Thank you both for the advice. I appreciate it.

It seems like indexing aliasedObjectName helped. but I also put a problem system on its own replica. load from slapd seemed to drop from 1500% down to a normal level, <50%.

Instead of having separate copies of each user in separate branches. We just have a master branch and alias the users into the branches for systems they are allowed access into. It seemed like an efficient way to do things. We'd only have to update a single object if the user ever had any change. Otherwise we'd have to maintain a copy of each user object in each instance they belonged to.

Maybe I'll have to rethink our architecture. Any recommendations?

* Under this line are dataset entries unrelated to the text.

[src/rtl/dram_pkg.sv]
// Shared definitions for the DRAM request arbiter and controller FSM.
// Contents:
//   arb_state_e  : arbiter state encoding (IDLE, BUSY, REFRESH)
//   ARB_STATE_W  : width of the state encoding
//   dram_idx_w() : index width for a count of items; never less than 1
package dram_pkg;

    localparam int ARB_STATE_W = 2;

    typedef enum logic [ARB_STATE_W-1:0] {
        IDLE    = 2'b00,
        BUSY    = 2'b01,
        REFRESH = 2'b10
    } arb_state_e;

    function automatic int dram_idx_w(input int n);
        if (n <= 1) begin
            return 1;
        end else begin
            return $clog2(n);
        end
    endfunction

endpackage

[src/rtl/dram_req_arbiter_refresh.sv]
// dram_refresh_timer: periodic refresh request generator.
// A down-counter reloads at zero and raises refresh_flag. The flag is cleared
// by refresh_done. An expiry that finds the flag still pending, with no
// refresh_done in that cycle, sets the sticky refresh_miss.
// Ports:
//   clk, rst_b    : clock and asynchronous active-high reset
//   refresh_done  : controller pulse, refresh completed
//   refresh_flag  : refresh pending (registered)
//   refresh_miss  : sticky overrun indicator (registered)
module dram_refresh_timer #(
    parameter int REFRESH_INTERVAL = 1024
) (
    input  logic clk,
    input  logic rst_b,
    input  logic refresh_done,
    output logic refresh_flag,
    output logic refresh_miss
);
    import dram_pkg::*;

    localparam int TW = dram_idx_w(REFRESH_INTERVAL);
    localparam logic [TW-1:0] RELOAD = TW'(REFRESH_INTERVAL - 1);

    logic [TW-1:0] count_r;
    logic          expire_s;

    assign expire_s = (count_r == {TW{1'b0}});

    // Counter, pending flag and sticky miss; expiry beats a coincident refresh_done.
    always_ff @(posedge clk or posedge rst_b) begin
        if (rst_b) begin
            count_r      <= RELOAD;
            refresh_flag <= 1'b0;
            refresh_miss <= 1'b0;
        end else begin
            if (expire_s) begin
                count_r      <= RELOAD;
                refresh_flag <= 1'b1;
                if (refresh_flag && !refresh_done) begin
                    refresh_miss <= 1'b1;
                end
            end else begin
                count_r <= count_r - TW'(1);
                if (refresh_done) begin
                    refresh_flag <= 1'b0;
                end
            end
        end
    end

endmodule

[src/rtl/dram_req_arbiter.sv]
// dram_req_arbiter: round-robin arbiter sharing one DRAM controller among
// NUM_REQ requesters, with a built-in refresh timer that blocks new grants.
// Optional feature macro: DRAM_ARB_ROW_HIT_EN (open-row preference, capped
// at ROW_HIT_MAX consecutive hit grants).
// Ports:
//   clk, rst_b                  : clock, asynchronous active-high reset
//   req                         : per-requester request
//   req_bank/req_row/req_col    : packed addresses, requester i at [i*W +: W]
//   acc_done, refresh_done      : controller completion pulses
//   gnt                         : one-hot registered grant
//   addr_val                    : one-cycle pulse with a new address
//   bank_id/row_id/col_id       : latched address of the granted requester
//   refresh_flag, refresh_miss  : refresh pending / sticky overrun
module dram_req_arbiter #(
    parameter int NUM_REQ          = 4,
    parameter int NUMBER_OF_BANKS  = 8,
    parameter int NUMBER_OF_ROWS   = 128,
    parameter int NUMBER_OF_COLS   = 8,
    parameter int REFRESH_INTERVAL = 1024,
    parameter int ROW_HIT_MAX      = 4,
    localparam int BW = $clog2(NUMBER_OF_BANKS),
    localparam int RW = $clog2(NUMBER_OF_ROWS),
    localparam int CW = $clog2(NUMBER_OF_COLS)
) (
    input  logic                  clk,
    input  logic                  rst_b,
    input  logic [NUM_REQ-1:0]    req,
    input  logic [NUM_REQ*BW-1:0] req_bank,
    input  logic [NUM_REQ*RW-1:0] req_row,
    input  logic [NUM_REQ*CW-1:0] req_col,
    input  logic                  acc_done,
    input  logic                  refresh_done,
    output logic [NUM_REQ-1:0]    gnt,
    output logic                  addr_val,
    output logic [BW-1:0]         bank_id,
    output logic [RW-1:0]         row_id,
    output logic [CW-1:0]         col_id,
    output logic                  refresh_flag,
    output logic                  refresh_miss
);
    import dram_pkg::*;

    localparam int PW = dram_idx_w(NUM_REQ);

    arb_state_e           state_r, state_s;
    logic [PW-1:0]        ptr_r, ptr_s, win_r, win_s;
    logic [NUM_REQ-1:0]   gnt_s;
    logic                 addr_val_s;
    logic [BW-1:0]        bank_s;
    logic [RW-1:0]        row_s;
    logic [CW-1:0]        col_s;
    logic                 rr_found_s;
    logic [PW-1:0]        rr_win_s, sel_s;
    logic                 grant_s, ptr_adv_s;

    function automatic logic [PW-1:0] next_idx(input logic [PW-1:0] i);
        if (i == PW'(NUM_REQ - 1)) begin
            return {PW{1'b0}};
        end else begin
            return i + PW'(1);
        end
    endfunction

    dram_refresh_timer #(.REFRESH_INTERVAL(REFRESH_INTERVAL)) u_timer (
        .clk          (clk),
        .rst_b        (rst_b),
        .refresh_done (refresh_done),
        .refresh_flag (refresh_flag),
        .refresh_miss (refresh_miss)
    );

    // Round-robin search; scanning downward lets the lowest offset from ptr win.
    always_comb begin
        logic [PW:0] idx_v;
        rr_found_s = 1'b0;
        rr_win_s   = {PW{1'b0}};
        idx_v      = {(PW+1){1'b0}};
        for (int k = NUM_REQ - 1; k >= 0; k--) begin
            idx_v = {1'b0, ptr_r} + (PW+1)'(k);
            idx_v = (idx_v >= (PW+1)'(NUM_REQ)) ? idx_v - (PW+1)'(NUM_REQ) : idx_v;
            if (req[idx_v[PW-1:0]]) begin
                rr_found_s = 1'b1;
                rr_win_s   = idx_v[PW-1:0];
            end else begin
                rr_found_s = rr_found_s;
            end
        end
    end

    assign grant_s = (state_r == IDLE) && !refresh_flag && rr_found_s;

`ifdef DRAM_ARB_ROW_HIT_EN
    localparam int CNTW = $clog2(ROW_HIT_MAX + 1);

    logic [NUM_REQ-1:0] hit_s;
    logic [PW-1:0]      hit_low_s;
    logic [CNTW-1:0]    hit_cnt_r, hit_cnt_s;
    logic               open_vld_r, adv_r, adv_s, force_rr_s;

    // Requesters targeting the currently open bank/row; lowest index recorded.
    always_comb begin
        hit_s     = {NUM_REQ{1'b0}};
        hit_low_s = {PW{1'b0}};
        for (int i = NUM_REQ - 1; i >= 0; i--) begin
            if (req[i] && open_vld_r && (req_bank[i*BW +: BW] == bank_id) &&
                (req_row[i*RW +: RW] == row_id)) begin
                hit_s[i]  = 1'b1;
                hit_low_s = PW'(i);
            end else begin
                hit_s[i]  = 1'b0;
            end
        end
    end

    // A hit only overrides round-robin when the rr winner is not itself a hit;
    // only an rr-chosen grant advances the pointer on completion.
    always_comb begin
        force_rr_s = (hit_cnt_r == CNTW'(ROW_HIT_MAX));
        if (!force_rr_s && (|hit_s) && !hit_s[rr_win_s]) begin
            sel_s = hit_low_s;
            adv_s = 1'b0;
        end else begin
            sel_s = rr_win_s;
            adv_s = 1'b1;
        end
        if (force_rr_s) begin
            hit_cnt_s = {CNTW{1'b0}};
        end else if (hit_s[sel_s]) begin
            hit_cnt_s = hit_cnt_r + CNTW'(1);
        end else begin
            hit_cnt_s = {CNTW{1'b0}};
        end
    end

    // Open-row tracking state, updated on each grant.
    always_ff @(posedge clk or posedge rst_b) begin
        if (rst_b) begin
            hit_cnt_r  <= {CNTW{1'b0}};
            open_vld_r <= 1'b0;
            adv_r      <= 1'b1;
        end else if (grant_s) begin
            hit_cnt_r  <= hit_cnt_s;
            open_vld_r <= 1'b1;
            adv_r      <= adv_s;
        end
    end

    assign ptr_adv_s = adv_r;
`else
    assign sel_s     = rr_win_s;
    assign ptr_adv_s = 1'b1;
`endif

    // Next-state and next-output logic of the arbiter FSM.
    always_comb begin
        state_s    = state_r;
        ptr_s      = ptr_r;
        win_s      = win_r;
        gnt_s      = gnt;
        addr_val_s = 1'b0;
        bank_s     = bank_id;
        row_s      = row_id;
        col_s      = col_id;
        case (state_r)
            IDLE: begin
                if (refresh_flag) begin
                    state_s = REFRESH;
                end else if (rr_found_s) begin
                    state_s    = BUSY;
                    win_s      = sel_s;
                    gnt_s      = {{(NUM_REQ-1){1'b0}}, 1'b1} << sel_s;
                    addr_val_s = 1'b1;
                    bank_s     = req_bank[sel_s*BW +: BW];
                    row_s      = req_row[sel_s*RW +: RW];
                    col_s      = req_col[sel_s*CW +: CW];
                end else begin
                    state_s = IDLE;
                end
            end
            BUSY: begin
                if (acc_done) begin
                    state_s = IDLE;
                    gnt_s   = {NUM_REQ{1'b0}};
                    ptr_s   = ptr_adv_s ? next_idx(win_r) : ptr_r;
                end else begin
                    state_s = BUSY;
                end
            end
            REFRESH: begin
                if (refresh_done) begin
                    state_s = IDLE;
                end else begin
                    state_s = REFRESH;
                end
            end
            default: begin
                state_s = IDLE;
                gnt_s   = {NUM_REQ{1'b0}};
            end
        endcase
    end

    // Arbiter state and registered outputs.
    always_ff @(posedge clk or posedge rst_b) begin
        if (rst_b) begin
            state_r  <= IDLE;
            ptr_r    <= {PW{1'b0}};
            win_r    <= {PW{1'b0}};
            gnt      <= {NUM_REQ{1'b0}};
            addr_val <= 1'b0;
            bank_id  <= {BW{1'b0}};
            row_id   <= {RW{1'b0}};
            col_id   <= {CW{1'b0}};
        end else begin
            state_r  <= state_s;
            ptr_r    <= ptr_s;
            win_r    <= win_s;
            gnt      <= gnt_s;
            addr_val <= addr_val_s;
            bank_id  <= bank_s;
            row_id   <= row_s;
            col_id   <= col_s;
        end
    end

endmodule

[config.mk]
export PLATFORM = sky130hd
export DESIGN_NAME = dram_req_arbiter
export DESIGN_NICKNAME = d
export VERILOG_FILES = /design/src/rtl/dram_pkg.sv /design/src/rtl/dram_req_arbiter_refresh.sv /design/src/rtl/dram_req_arbiter.sv
export SDC_FILE = /design/constraint.sdc
export NUM_CORES = 1
export LEC_CHECK = 0
export CAP_MARGIN = 40
export CELL_PAD_IN_SITES_DETAIL_PLACEMENT = 1
export CELL_PAD_IN_SITES_GLOBAL_PLACEMENT = 1
export CORE_MARGIN = 1
export CORE_UTILIZATION = 30
export CTS_CLUSTER_DIAMETER = 30
export CTS_CLUSTER_SIZE = 28
export DETAILED_ROUTE_END_ITERATION = 12
export DONT_BUFFER_PORTS = 1
export PLACE_DENSITY = 0.61
export SLEW_MARGIN = 0
export SYNTH_ARGS = -nofsm -noshare
export SYNTH_HDL_FRONTEND = slang
export SYNTH_SLANG_ARGS = --single-unit
export TNS_END_PERCENT = 5
[constraint.sdc]
create_clock -name clk -period 4.6 [get_ports clk]
set_input_delay 0.23 -clock clk [delete_from_list [all_inputs] [get_ports clk]]
set_output_delay 0.23 -clock clk [all_outputs]
set_load 0.05 [all_outputs]
==> results of run 1 <==
==> final timing paths <==
check,startpoint,to,slack (ns),cells past startpoint
worst max-delay path,ptr_r[1],col_id[1],2.16,5
worst min-delay path,refresh_done,state_r[1],0.04,1
worst max register to register,ptr_r[1],col_id[1],2.16,5
worst min register to register,u_timer.count_r[0],u_timer.count_r[0],0.46,1
max in group asynchronous,rst_b,u_timer.count_r[2],3.75,3
min in group asynchronous,rst_b,row_id[3],0.49,3
==> power by group through the flow <==
stage                     clock network, mW  registers, mW  logic, mW
after floorplan                           0          0.753      0.565
after global placement                    0          0.816      0.580
after detailed placement                  0          0.814      0.591
after CTS                             0.290          0.808      0.597
after global routing                  0.302          0.823      0.649
final                                 0.280          0.804      0.586
==> layout make-up <==
| type | instances | area [um^2] | share of cell area |
|---|---|---|---|
| multi-input cells | 158 | 1160 | 0.491 |
| flip-flops and latches | 36 | 913 | 0.386 |
| well taps | 99 | 124 | 0.0524 |
| clock buffers | 6 | 72.6 | 0.0307 |
| clock inverters | 2 | 35.0 | 0.0148 |
| repair buffers | 4 | 30.0 | 0.0127 |
| inverters | 8 | 30.0 | 0.0127 |
==> what timing repair did <==
item | CTS | global route
resized for setup | 0 | 0
endpoints found under the hold margin | 26 | 0
hold buffers | 1 | 0
==> synth_stat cells, drive strengths merged (2+ instances only) <==
master    n  area (um^2)
nand3    12         60.1
a22o      3         26.3
a31oi     2         12.5
a2bb2oi   3         26.3
dfrtp    26          651
nor2b     2         12.5
nor3b     3         22.5
mux2i     3         30.0
o211ai   10         80.1
a22oi     9         67.6
clkbuf    3         11.3
buf      16          133
o31ai     2         15.0
nand2    15         56.3
o22ai     3         18.8
mux2     10          146
o2111a    3         33.8
xnor2     3         26.3
o2111ai   9         78.8
a21boi    5         37.5
o21bai    2         15.0
nor2     10         37.5
xor2      4         35.0
ha        2         25.0
and3      3         18.8
o21ai     7         35.0
o21a      3         22.5
a21oi     5         25.0
and2      2         15.0
nor3      4         20.0
or2       2         12.5
inv       8         30.0
dfstp    10          263
nand2b    3         18.8
==> flip-flops by register name, indices dropped and copies added (netlist names) <==
| name | cells |
|---|---|
| gnt | 4 |
| bank_id | 3 |
| u_timer.refresh_flag | 1 |
| row_id | 7 |
| state_r | 2 |
| col_id | 3 |
| addr_val | 1 |
| ptr_r | 2 |
| u_timer.refresh_miss | 1 |
| win_r | 2 |
| u_timer.count_r | 10 |
==> kinds of logic after synthesis <==
| kind of cell | count (synthesis) | share of synthesized area |
|---|---|---|
| AOI/OAI and AO/OA | 75 | 0.260 |
| muxes | 13 | 0.0785 |
| and+or+nand+nor | 61 | 0.140 |
| buffers and inverters | 27 | 0.0774 |
| xor gates and xnor gates | 7 | 0.0273 |
| adders and majority gates | 2 | 0.0111 |
| DFF | 36 | 0.406 |
==> metal layers <==
layer / up-vias / wire length [um] / track usage / part of all wire
li1: 817 / - / - / -
met1: 825 / 2640 / 0.204 / 0.46
met2: 36 / 2750 / 0.229 / 0.48
met3: 6 / 297 / 0.0494 / 0.052
met4: 0 / 80 / 0.0528 / 0.014
met5: - / 0 / 0 / 0
==> per-stage QoR <==
stage / power [mW] / worst slack (ns)
floorplan: 1.32 / 2.76
global placement: 1.40 / 2.18
detailed placement: 1.41 / 2.18
CTS: 1.69 / 2.16
global route: 1.77 / 1.92
finish: 1.67 / 2.16
==> parameters.txt, run 1 <==
Parameter                              Value

Run
  Total of max-cap violations    0

Synthesis
  Synthesized netlist cell count    221
  Syn Area/Cell    10.2 um^2
  Number of synthesis warnings    0
  Number of enable-type register cells in the synthesized netlist    0
  Synthesized netlist net count    283
  Unique masters post-synth    55
  Seq/Total Area, Yosys    0.406
  Count of state elements after synthesis    36
  Post-synth top flop    sky130_fd_sc_hd__dfrtp_1
  Share of async-settable or async-resettable flops after synthesis    1.00
  Synthesized cell area    0.00225 mm^2

Layout
  Fillers    between 800 and 900
  Design Area, Final    0.00237 mm^2
  Most frequent standard cell in the layout excluding fill and tap cells    sky130_fd_sc_hd__dfrtp_1
  Post-Layout Cell Count    about 310
  Area added between synthesis and finish    5.23%
  Highest-count cells in the layout ignoring fill and taps    26 x sky130_fd_sc_hd__dfrtp_1, 15 x sky130_fd_sc_hd__nand2_1, 12 x sky130_fd_sc_hd__nand3_1
  Final layout net count    275
  Antenna diodes    0
  Share of final-layout standard cells stronger than drive strength 1    0.173
  Utilization after layout    0.326

Critical path
  Category of the worst setup path launch point    flop
  Slowest cell on the critical path    sky130_fd_sc_hd__dfrtp_1
  Number of buffer and inverter instances along the worst setup path    0
  Slowest cell delay on critical path    0.69 ns
  Critical-path maximum fanout    18
  Endpoint required time on the critical path    4.77 ns
  Cell Chain, Critical Path    a21boi_1 -> o22ai_1 -> or2_2 -> o211ai_1 -> mux2_4
  Data arrival time of the worst path    2.62 ns
  CP Capture Type    flop
  Cell type group with the largest total delay on the critical path    compound AO/OA/AOI/OAI gates
  Worst Setup Path Type    flop to flop

Floorplanning
  Count of pins on the block boundary    80
  Number of standard-cell rows in the floorplan    31
  Die outline area    0.00784 mm^2
  Die Y-Extent    88.6 um
  DIE WIDTH    just under 90 um
  Initial core utilization    0.310
  Core region area    a little over 0.007 mm^2

STA
  Final worst-path cycle share    0.532
  Worst Tran Pin Value    0.868 ns
  Min Clock Period, post-route    ~2.4 ns
  Setup clock skew after layout    between 0.003 and 0.004 ns
  Maximum frequency from static timing analysis    0.409 GHz
  Min Hold Slack    0.0354 ns
  Post-route setup TNS    0 ns
  RSZ-0062 raised after global routing    no
  Final setup violating endpoints    0
  Max-slew violation total from the final report    0
  Slew HR    0.421
  Final Hold Violating Endpoints    0

Min path
  HP Class    input pin to flop

Placement
  GPL Wtd Cong    0.723
  Buffers added on ports    0
  Placed inst area    0.00225 mm^2
  Placed wire-length estimate after detailed placement    4140 um
  Instance count after placement with tap cells included    304

CTS
  Sinks on the clock net    36
  CTS H-tree lvls    2
  Skew-Pair Late Insertion Delay    0.29 ns
  CTS tree    done
  Max Root-Sink Buffers    2
  Clock transition at the registers of the reported paths    0.08 ns
  Total setup buffers inserted after CTS    0
  Cts bufs inserted    5
  Buffer type at the clock tree root    sky130_fd_sc_hd__clkbuf_8

Route
  Post-detailed-route wirelength per cell    around 18 um
  Via count normalized by instance count    5.38
  Number of nets with antenna violations after routing    0
  Routed WL    5760 um
  Iteration-0 DRC count of the detailed router    between 50 and 60
  Total number of vias    1684
  Number of iterations in the first detailed-routing pass    4
  Post-detailed-route DRC marker count    0

Power
  Sequential power share    0.481
  Switching portion of total power    0.484
  Gate power share    0.351
  Static leakage power    about 0.95 nW
  Internal power of the cells    roughly 0.86 mW
  Pwr Density    roughly 700 mW/mm^2
  IR Drop Worst-Case VDD    0.000184 V
  Power share of the clock group    0.168
  Switching Power    0.808 mW

Global routing
  First-pass GRT wire length    8880 um
  GRT Util Overall    0.152
  Vias in the first global route    1659
  Residual overflow from global routing    0
  Largest net degree at the start of global routing    37
  Initial antenna violation count    0

Run status
  Run status    finished clean
Note: power is estimated with default switching activity, not from simulation.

On Fri, Jul 14, 2017 at 11:41 AM, Hallvard Breien Furuseth <h.b.furuseth@usit.uio.no> wrote:
On 13. juli 2017 16:35, Josh Catana wrote:
We heavily rely on aliases to different OUs to manage access to different environments, prod/dev/qa/etc.

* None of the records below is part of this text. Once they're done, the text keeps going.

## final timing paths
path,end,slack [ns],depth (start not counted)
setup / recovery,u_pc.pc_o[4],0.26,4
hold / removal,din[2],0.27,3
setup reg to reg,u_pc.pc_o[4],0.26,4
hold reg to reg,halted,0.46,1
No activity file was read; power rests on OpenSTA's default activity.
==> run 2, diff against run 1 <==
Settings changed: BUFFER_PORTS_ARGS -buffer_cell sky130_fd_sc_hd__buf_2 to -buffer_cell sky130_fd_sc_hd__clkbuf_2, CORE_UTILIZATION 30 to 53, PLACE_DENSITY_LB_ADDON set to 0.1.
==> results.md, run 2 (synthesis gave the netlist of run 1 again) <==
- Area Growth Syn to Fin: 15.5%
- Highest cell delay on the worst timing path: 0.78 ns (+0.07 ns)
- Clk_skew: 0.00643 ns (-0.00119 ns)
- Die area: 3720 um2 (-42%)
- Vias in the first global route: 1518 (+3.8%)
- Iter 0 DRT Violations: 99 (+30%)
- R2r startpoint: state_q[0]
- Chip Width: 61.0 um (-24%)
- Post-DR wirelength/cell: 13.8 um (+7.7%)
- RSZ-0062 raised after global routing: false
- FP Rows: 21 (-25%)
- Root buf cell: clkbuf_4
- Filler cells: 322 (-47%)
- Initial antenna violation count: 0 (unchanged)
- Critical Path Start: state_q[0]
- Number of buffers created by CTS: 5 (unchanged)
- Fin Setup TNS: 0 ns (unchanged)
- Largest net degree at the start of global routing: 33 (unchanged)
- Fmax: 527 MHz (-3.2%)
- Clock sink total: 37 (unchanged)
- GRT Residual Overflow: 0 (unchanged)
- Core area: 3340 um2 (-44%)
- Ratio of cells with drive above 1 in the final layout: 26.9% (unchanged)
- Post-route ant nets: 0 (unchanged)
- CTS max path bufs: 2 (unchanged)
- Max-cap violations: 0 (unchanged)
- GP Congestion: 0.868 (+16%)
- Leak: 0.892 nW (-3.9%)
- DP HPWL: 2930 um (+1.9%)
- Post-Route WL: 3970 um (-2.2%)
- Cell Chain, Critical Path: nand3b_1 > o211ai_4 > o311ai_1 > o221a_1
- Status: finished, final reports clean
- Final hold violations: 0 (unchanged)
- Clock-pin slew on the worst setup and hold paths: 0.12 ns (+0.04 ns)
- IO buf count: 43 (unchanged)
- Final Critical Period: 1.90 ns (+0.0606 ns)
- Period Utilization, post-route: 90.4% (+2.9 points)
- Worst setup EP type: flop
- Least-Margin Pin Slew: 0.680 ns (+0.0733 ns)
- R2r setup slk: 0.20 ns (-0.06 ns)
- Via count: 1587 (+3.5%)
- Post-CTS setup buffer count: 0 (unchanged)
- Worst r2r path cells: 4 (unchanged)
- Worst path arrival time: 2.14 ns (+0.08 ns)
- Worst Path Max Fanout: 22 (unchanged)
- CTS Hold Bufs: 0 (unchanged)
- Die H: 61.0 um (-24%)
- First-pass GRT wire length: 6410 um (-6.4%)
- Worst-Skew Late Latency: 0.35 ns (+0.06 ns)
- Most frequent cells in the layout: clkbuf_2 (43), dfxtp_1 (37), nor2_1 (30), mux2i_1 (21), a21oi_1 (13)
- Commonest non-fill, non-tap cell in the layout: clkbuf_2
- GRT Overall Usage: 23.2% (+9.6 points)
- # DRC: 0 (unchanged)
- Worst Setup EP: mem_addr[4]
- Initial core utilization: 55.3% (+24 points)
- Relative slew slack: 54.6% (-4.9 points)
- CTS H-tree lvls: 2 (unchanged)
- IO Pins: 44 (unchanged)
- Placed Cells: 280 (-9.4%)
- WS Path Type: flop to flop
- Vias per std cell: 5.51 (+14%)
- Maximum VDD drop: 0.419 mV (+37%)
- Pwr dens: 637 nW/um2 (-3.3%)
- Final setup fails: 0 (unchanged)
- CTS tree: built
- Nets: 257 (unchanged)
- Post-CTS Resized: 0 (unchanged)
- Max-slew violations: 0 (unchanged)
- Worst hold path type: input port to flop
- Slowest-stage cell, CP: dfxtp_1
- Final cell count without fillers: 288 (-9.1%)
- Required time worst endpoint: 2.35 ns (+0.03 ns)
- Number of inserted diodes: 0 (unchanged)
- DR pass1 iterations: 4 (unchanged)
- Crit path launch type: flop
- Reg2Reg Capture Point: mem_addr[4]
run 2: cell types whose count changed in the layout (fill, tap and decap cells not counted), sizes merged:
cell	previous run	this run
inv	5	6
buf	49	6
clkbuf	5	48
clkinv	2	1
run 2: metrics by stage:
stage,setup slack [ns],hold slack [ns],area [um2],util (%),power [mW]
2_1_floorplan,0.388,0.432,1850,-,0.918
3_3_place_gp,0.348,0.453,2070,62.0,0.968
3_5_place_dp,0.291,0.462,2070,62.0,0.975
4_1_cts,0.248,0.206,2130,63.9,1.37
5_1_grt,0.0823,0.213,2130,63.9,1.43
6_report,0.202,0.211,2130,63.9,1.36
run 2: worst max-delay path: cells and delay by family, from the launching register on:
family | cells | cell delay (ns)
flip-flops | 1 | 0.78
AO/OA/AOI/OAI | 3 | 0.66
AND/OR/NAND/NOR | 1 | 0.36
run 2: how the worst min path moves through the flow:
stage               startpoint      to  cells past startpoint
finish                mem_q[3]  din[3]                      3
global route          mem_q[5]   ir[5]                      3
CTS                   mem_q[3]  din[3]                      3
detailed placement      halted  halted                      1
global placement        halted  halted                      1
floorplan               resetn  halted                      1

Don't.  Having lots of aliases cancels out the effect of your indexes:

Looking at what it's doing it spending a lot of time with bld_idl_union in the BDB backend.
(...)
Is this because it has to join aliases to actual CNs?

Yes.  Indexing does not look "through" an alias, so a search which
follows aliases must follow every alias in the search scope in order
to check each aliased entry with the filter.

Can I index the alias attribute and if I do would it help performance?

Nope.  The best you can do is to index objectClass, which you should.
That tells slapd which entries are alias entries, referral entries etc.